Equity futures are in the red across the board late Wednesday evening in light of an unexpected trade deficit in China.
Some reports suggest not reading too much into the deficit because February trade numbers are distorted following the Chinese Lunar New Year holiday. However, even the two-month total is negative, so the holiday excuse is a pretty weak one.
Please consider China Reports Unexpected Trade Deficit as Export Growth Cools
China reported an unexpected $7.3 billion trade deficit, the nation’s biggest in seven years, in February after a Lunar New Year holiday disrupted exports.
Outbound shipments rose an annual 2.4 percent, the slowest pace since November 2009, and imports climbed 19.4 percent, according to a report on the customs bureau website today.

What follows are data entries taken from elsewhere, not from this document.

===== src/rtl/pkt_pkg.sv =====
package pkt_pkg;
  localparam int KIND_W = 2;
  localparam int DEST_W = 4;
  localparam int PID_W  = 4;
  localparam int QOS_W  = 2;
  localparam int OP_W   = 2;
  localparam int HDR_W  = DEST_W + PID_W + QOS_W + OP_W;

  typedef enum logic [KIND_W-1:0] {
    FK_HEAD   = 2'b00,
    FK_BODY   = 2'b01,
    FK_TAIL   = 2'b10,
    FK_SINGLE = 2'b11
  } flit_kind_e;

  typedef enum logic [OP_W-1:0] {
    OP_READ  = 2'b00,
    OP_WRITE = 2'b01
  } op_e;

  typedef struct packed {
    logic [DEST_W-1:0] dest;
    logic [PID_W-1:0]  pid;
    logic [QOS_W-1:0]  qos;
    op_e               op;
  } hdr_t;
endpackage


===== src/rtl/pkt_credit_ctr.sv =====
module pkt_credit_ctr #(
  parameter int DEPTH = 4,
  localparam int CW = $clog2(DEPTH + 1)
) (
  input  logic          clk,
  input  logic          rst_n,
  input  logic          take,
  input  logic          give,
  output logic          avail,
  output logic [CW-1:0] count
);
  logic [CW-1:0] cnt_q, cnt_d;
  logic          cnt_en;

  always_comb begin
    cnt_en = take ^ give;
    cnt_d  = cnt_q;
    if (take && !give)      cnt_d = cnt_q - CW'(1);
    else if (give && !take) cnt_d = cnt_q + CW'(1);
  end

  always_ff @(posedge clk or negedge rst_n) begin
    if (!rst_n)      cnt_q <= CW'(DEPTH);
    else if (cnt_en) cnt_q <= cnt_d;
  end

  assign avail = (cnt_q != '0);
  assign count = cnt_q;
endmodule


===== src/rtl/pkt_seq.sv =====
module pkt_seq
  import pkt_pkg::*;
#(
  parameter int LEN_W = 4
) (
  input  logic             clk,
  input  logic             rst_n,
  input  logic             req_valid,
  output logic             req_ready,
  input  hdr_t             req_hdr,
  input  logic [LEN_W-1:0] req_len,
  input  logic             credit_ok,
  input  logic             dat_valid,
  output logic             dat_ready,
  output logic             send,
  output flit_kind_e       kind,
  output hdr_t             hdr_q
);
  typedef enum logic [1:0] {S_IDLE, S_HEAD, S_BODY} state_e;

  state_e           state_q, state_d;
  logic [LEN_W-1:0] beats_q, beats_d;
  logic             beats_en, accept, head_fire, body_fire;

  always_comb begin
    req_ready = (state_q == S_IDLE);
    accept    = req_valid && req_ready;
    head_fire = (state_q == S_HEAD) && credit_ok;
    dat_ready = (state_q == S_BODY) && credit_ok;
    body_fire = dat_ready && dat_valid;
    send      = head_fire || body_fire;
  end

  always_comb begin
    kind = FK_HEAD;
    if (state_q == S_HEAD)      kind = (beats_q == '0) ? FK_SINGLE : FK_HEAD;
    else if (state_q == S_BODY) kind = (beats_q == LEN_W'(1)) ? FK_TAIL : FK_BODY;
  end

  always_comb begin
    state_d  = state_q;
    beats_d  = beats_q;
    beats_en = 1'b0;
    unique case (state_q)
      S_IDLE: if (accept) begin
        state_d  = S_HEAD;
        beats_en = 1'b1;
        beats_d  = (req_hdr.op == OP_WRITE) ? req_len : '0;
      end
      S_HEAD: if (head_fire) state_d = (beats_q == '0) ? S_IDLE : S_BODY;
      S_BODY: if (body_fire) begin
        beats_en = 1'b1;
        beats_d  = beats_q - LEN_W'(1);
        if (beats_q == LEN_W'(1)) state_d = S_IDLE;
      end
      default: state_d = S_IDLE;
    endcase
  end

  always_ff @(posedge clk or negedge rst_n) begin
    if (!rst_n) state_q <= S_IDLE;
    else        state_q <= state_d;
  end

  always_ff @(posedge clk or negedge rst_n) begin
    if (!rst_n)        beats_q <= '0;
    else if (beats_en) beats_q <= beats_d;
  end

  always_ff @(posedge clk or negedge rst_n) begin
    if (!rst_n)      hdr_q <= '0;
    else if (accept) hdr_q <= req_hdr;
  end
endmodule


===== src/rtl/pkt_flit_fmt.sv =====
module pkt_flit_fmt
  import pkt_pkg::*;
#(
  parameter int FLIT_W = 32,
  localparam int DATA_W = FLIT_W - KIND_W,
  localparam int RSV_W  = FLIT_W - KIND_W - HDR_W
) (
  input  flit_kind_e        kind,
  input  hdr_t              hdr,
  input  logic [DATA_W-1:0] beat,
  output logic [FLIT_W-1:0] flit
);
  generate
    if (RSV_W > 0) begin : g_rsv
      always_comb begin
        if (kind == FK_HEAD || kind == FK_SINGLE) flit = {kind, hdr, {RSV_W{1'b0}}};
        else                                       flit = {kind, beat};
      end
    end else begin : g_tight
      always_comb begin
        if (kind == FK_HEAD || kind == FK_SINGLE) flit = {kind, hdr};
        else                                       flit = {kind, beat};
      end
    end
  endgenerate
endmodule


===== src/rtl/flit_packetizer.sv =====
module flit_packetizer
  import pkt_pkg::*;
#(
  parameter int FLIT_W       = 32,
  parameter int LEN_W        = 4,
  parameter int CREDIT_DEPTH = 4
) (
  input  logic              clk,
  input  logic              rst_n,
  input  logic              req_valid,
  output logic              req_ready,
  input  logic [3:0]        req_dest,
  input  logic [3:0]        req_pid,
  input  logic [1:0]        req_qos,
  input  logic              req_write,
  input  logic [LEN_W-1:0]  req_len,
  input  logic              dat_valid,
  output logic              dat_ready,
  input  logic [FLIT_W-3:0] dat_bits,
  output logic              flit_valid,
  output logic [FLIT_W-1:0] flit_data,
  input  logic              credit_in
);
  localparam int CW = $clog2(CREDIT_DEPTH + 1);

  hdr_t          in_hdr, cur_hdr;
  flit_kind_e    cur_kind;
  logic          credit_ok, send;
  logic [CW-1:0] credit_cnt;

  always_comb begin
    in_hdr.dest = req_dest;
    in_hdr.pid  = req_pid;
    in_hdr.qos  = req_qos;
    in_hdr.op   = req_write ? OP_WRITE : OP_READ;
  end

  pkt_credit_ctr #(.DEPTH(CREDIT_DEPTH)) u_credit (
    .clk(clk), .rst_n(rst_n), .take(send), .give(credit_in),
    .avail(credit_ok), .count(credit_cnt)
  );

  pkt_seq #(.LEN_W(LEN_W)) u_seq (
    .clk(clk), .rst_n(rst_n), .req_valid(req_valid), .req_ready(req_ready),
    .req_hdr(in_hdr), .req_len(req_len), .credit_ok(credit_ok),
    .dat_valid(dat_valid), .dat_ready(dat_ready), .send(send),
    .kind(cur_kind), .hdr_q(cur_hdr)
  );

  pkt_flit_fmt #(.FLIT_W(FLIT_W)) u_fmt (
    .kind(cur_kind), .hdr(cur_hdr), .beat(dat_bits), .flit(flit_data)
  );

  assign flit_valid = send;
endmodule


===== config.mk =====
export PLATFORM = sky130hd
export DESIGN_NAME = flit_packetizer
export DESIGN_NICKNAME = d
export VERILOG_FILES = /design/src/rtl/pkt_pkg.sv /design/src/rtl/pkt_credit_ctr.sv /design/src/rtl/pkt_seq.sv /design/src/rtl/pkt_flit_fmt.sv /design/src/rtl/flit_packetizer.sv
export SDC_FILE = /design/constraint.sdc
export NUM_CORES = 1
export LEC_CHECK = 0
export CELL_PAD_IN_SITES_DETAIL_PLACEMENT = 2
export CELL_PAD_IN_SITES_GLOBAL_PLACEMENT = 2
export CORE_AREA = 2 2 76 107
export CTS_CLUSTER_SIZE = 40
export DETAILED_ROUTE_END_ITERATION = 6
export DIE_AREA = 0 0 78 109
export PLACE_DENSITY_LB_ADDON = 0.05
export SKIP_CTS_REPAIR_TIMING = 1
export SLEW_MARGIN = 5
export SYNTH_ARGS = -nofsm -noshare
export SYNTH_HDL_FRONTEND = slang
export SYNTH_SLANG_ARGS = --single-unit

===== constraint.sdc =====
create_clock -name clk -period 2.7 [get_ports clk]
set_input_delay 0.27 -clock clk [delete_from_list [all_inputs] [get_ports clk]]
set_output_delay 0.27 -clock clk [all_outputs]
set_load 0.05 [all_outputs]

Yuan forwards weakened after the announcement, which may deflect international pressure for China to strengthen its currency to redress global economic imbalances. Commerce Minister Chen Deming said March 7 that it’s “totally unreasonable” to say the yuan is undervalued after U.S. Treasury Secretary Timothy Geithner repeated calls for a faster pace of appreciation.
Economists combine Chinese data for the first two months of the year to eliminate distortions caused by the annual holiday. On that basis, the nation had a deficit of about $890 million, compared with a surplus of about $22 billion a year earlier.
Global Macro Picture Worsens
Two months do not a trend make, but a couple more would do it.
As a side note, people frequently write wondering why China does mot buy more commodities with its US dollar reserve. There are a several reasons, one of which should be obvious from the above article.
- China’s manufacturers are already squeezed, unable to pass on rising import costs.
- Accumulating commodities is pro-cyclical. China is overheating already.
- Any commodities not bought directly from US suppliers (for example copper from Australia) increases trade distortions elsewhere.
- Thanks to loose economic policy globally, commodity speculation is running rampant already. No importers want to add fuel to that fire.
China is overheating, and the global macro picture, especially from a Chinese perspective is far worse than that.
The world may not have noticed yet, but Europe is in trouble. The PIIGS are imploding under austerity measures and the most of the rest of Europe except perhaps Germany does not look very good.
Europe is China’s largest trading partner.
Factor in the situation in Libya, rising oil prices, an ECB that seems hell-bent on hiking rates (I bet they back off after at most one hike), state budgets under attack in the US (thankfully), and the whole idea that Chinese growth is going to save the world is Fantasyland material.